In general, human activities have produced heat-trapping gases called greenhouse gases. These gases in the atmosphere, such as carbon dioxide, trap heat similar to the glass roof of a greenhouse. And, the trapping of heat is called the greenhouse effect, which has caused concerns over global warming.

Listed below are some of the factors causing climate change, and later on, we’ll discuss which is worse than the other.

Main causes of climate change:

  1. Fossil fuels
  2. Deforestation
  3. Increasing livestock farming
  4. Fertilizers containing nitrogen
  5. Fluorinated gases

And unknown to many, the next on the list is also a factor that causes climate change – Burning wood

Burning fossil fuels vs burning wood – which is worse for climate change?

Burning is one of the major contributors to climate change. So, let’s compare burning fossil fuels, as the first on the list, and burning wood to know which is worse than the other.

Burning fossil fuels

There are three types of fossil fuels – coal, oil, and gas. What is their impact on our planet? When these fossil fuels are burned, they release large amounts of carbon dioxide, a greenhouse gas, into the air. Greenhouse gases trap heat in our atmosphere, causing global warming. Emissions from fossil fuels are the dominant cause of global warming, and coal is the dirtiest of the fossil fuels. Oil releases a huge amount of carbon when burned, and gas accounts for a fifth of the world’s total carbon emissions.
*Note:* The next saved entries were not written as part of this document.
[src/rtl/irq_aggregator.sv]
module irq_aggregator (
  input  logic         clk,
  input  logic         rst_n,
  input  logic [351:0] evt_i,
  input  logic [15:0]  msg_ctrl,
  input  logic         reg_we,
  input  logic [5:0]   reg_addr,
  input  logic [31:0]  reg_wdata,
  output logic [31:0]  reg_rdata,
  output logic         irq_req
);
  localparam int NG = 11;
  localparam int DW = 32;
  localparam logic [3:0] MASTER_GRP = 4'd15;

  logic [3:0] a_grp;
  logic [1:0] a_reg;
  logic       grp_ok, wr_mst, wr_any;
  logic [DW-1:0] mask_r [NG];
  logic [DW-1:0] id_r   [NG];
  logic [DW-1:0] en_r   [NG];
  logic [DW-1:0] pend   [NG];
  logic [30:0] sum;
  logic gie_r, gated, gated_q, recheck_q, msg_ok;

  assign a_grp  = reg_addr[5:2];
  assign a_reg  = reg_addr[1:0];
  assign grp_ok = a_grp < 4'(NG);
  assign wr_mst = reg_we && a_grp == MASTER_GRP && a_reg == 2'd0;
  assign wr_any = (reg_we && grp_ok && a_reg != 2'd0) || wr_mst;

  always_comb
    for (int g = 0; g < NG; g++) pend[g] = id_r[g] & en_r[g];

  always_comb begin
    sum     = '0;
    sum[0]  = |pend[0][15:0];
    sum[1]  = |pend[0][31:16];
    sum[2]  = |pend[1][15:0];
    sum[3]  = |pend[1][31:16];
    sum[4]  = |pend[2][15:0];
    sum[6]  = |pend[3][15:0];
    sum[16] = |pend[4];
    sum[17] = |pend[5];
    sum[18] = |pend[6];
    sum[20] = |pend[7];
    sum[22] = |pend[8];
    sum[23] = |pend[9];
    sum[30] = |pend[10];
  end

  assign gated   = gie_r & (|sum);
  assign msg_ok  = msg_ctrl == 16'h0001;
  assign irq_req = msg_ok & gated & (~gated_q | recheck_q);

  always_ff @(posedge clk) begin
    if (!rst_n) begin
      for (int g = 0; g < NG; g++) begin
        mask_r[g] <= '1;
        id_r[g]   <= '0;
        en_r[g]   <= '0;
      end
      gie_r     <= 1'b0;
      gated_q   <= 1'b0;
      recheck_q <= 1'b0;
    end else begin
      for (int g = 0; g < NG; g++) begin
        if (reg_we && a_grp == 4'(g) && a_reg == 2'd1) mask_r[g] <= reg_wdata;
        if (reg_we && a_grp == 4'(g) && a_reg == 2'd3) en_r[g]   <= reg_wdata;
        id_r[g] <= (id_r[g] & ~((reg_we && a_grp == 4'(g) && a_reg == 2'd2) ? reg_wdata : '0))
                 | (evt_i[g*DW +: DW] & ~mask_r[g]);
      end
      if (wr_mst) gie_r <= reg_wdata[31];
      gated_q   <= gated;
      recheck_q <= wr_any | (|evt_i);
    end
  end

  always_comb begin
    reg_rdata = '0;
    if (grp_ok) begin
      case (a_reg)
        2'd0:    reg_rdata = evt_i[a_grp*DW +: DW];
        2'd1:    reg_rdata = mask_r[a_grp];
        2'd2:    reg_rdata = id_r[a_grp];
        default: reg_rdata = en_r[a_grp];
      endcase
    end else if (a_grp == MASTER_GRP && a_reg == 2'd0) begin
      reg_rdata = {gie_r, sum};
    end
  end

  for (genvar gv = 0; gv < NG; gv++) begin : g_chk
    p_masked_hold_r4: assert property (@(posedge clk) disable iff (!rst_n)
      (~|(evt_i[gv*DW +: DW] & ~mask_r[gv]) && !(reg_we && a_grp == 4'(gv) && a_reg == 2'd2))
      |=> $stable(id_r[gv]));
  end

  p_gie_hold_r8: assert property (@(posedge clk) disable iff (!rst_n)
    !wr_mst |=> $stable(gie_r));

  p_rise_pulse_r9: assert property (@(posedge clk) disable iff (!rst_n)
    ($rose(gated) && msg_ctrl == 16'h0001) |-> irq_req);

  p_irq_summary_r6: assert property (@(posedge clk) disable iff (!rst_n)
    irq_req |-> (|reg_rdata_sum_chk));

  p_irq_gie_r11: assert property (@(posedge clk) disable iff (!rst_n)
    irq_req |-> gie_r);

  p_irq_msg_r12: assert property (@(posedge clk) disable iff (!rst_n)
    irq_req |-> (msg_ctrl[0] && msg_ctrl[15:1] == 15'd0));

  logic [30:0] reg_rdata_sum_chk;
  assign reg_rdata_sum_chk = sum;
endmodule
Additionally, fossil fuels release nitrogen oxides when burned, which contribute to the formation of smog and acid rain. They also pollute the environment and can be dangerous. The bottom line is that the harmful effects on the environment make it the main driver of climate change.

Burning wood

Wood — unlike oil, coal, and natural gas — is not considered a fossil fuel. But decomposing trees do give off carbon dioxide, and so does burning firewood. Though some promote that burning wood is more naturally friendly, burning wood is not a solution to climate change. In fact, burning wood is bad for the climate.

What makes it harmful? First, burning wood emits more carbon dioxide than burning fossil fuels. Therefore, burning wood instead of fossil fuels will increase atmospheric carbon dioxide for decades, exactly when we need to be cutting emissions rapidly and dramatically. The problem gets worse if the scale of wood-burning is increased, as the forest products industry proposes.

Burning wood isn’t carbon neutral either. Burning wood for energy puts far more carbon dioxide into the air immediately than it removes, even if the wood displaces coal, the most carbon-intensive fossil fuel.

In conclusion

As mentioned above, emissions from fossil fuels contain large amounts of carbon dioxide, a greenhouse gas, into the air, but burning wood emits more carbon dioxide, and that generally makes it worse than burning fossil fuels. The verdict – even though most people believe that burning wood is the better option of the two, the truth is that burning is actually worse than using coal and gas.

By now, we all know that we can help our environment. From our form of transportation to the electricity we use and even the food that we consume, investing in energy efficiency and using energy sources that are carbon-free instead of burning wood are some ways to stop these abnormal changes in the atmosphere.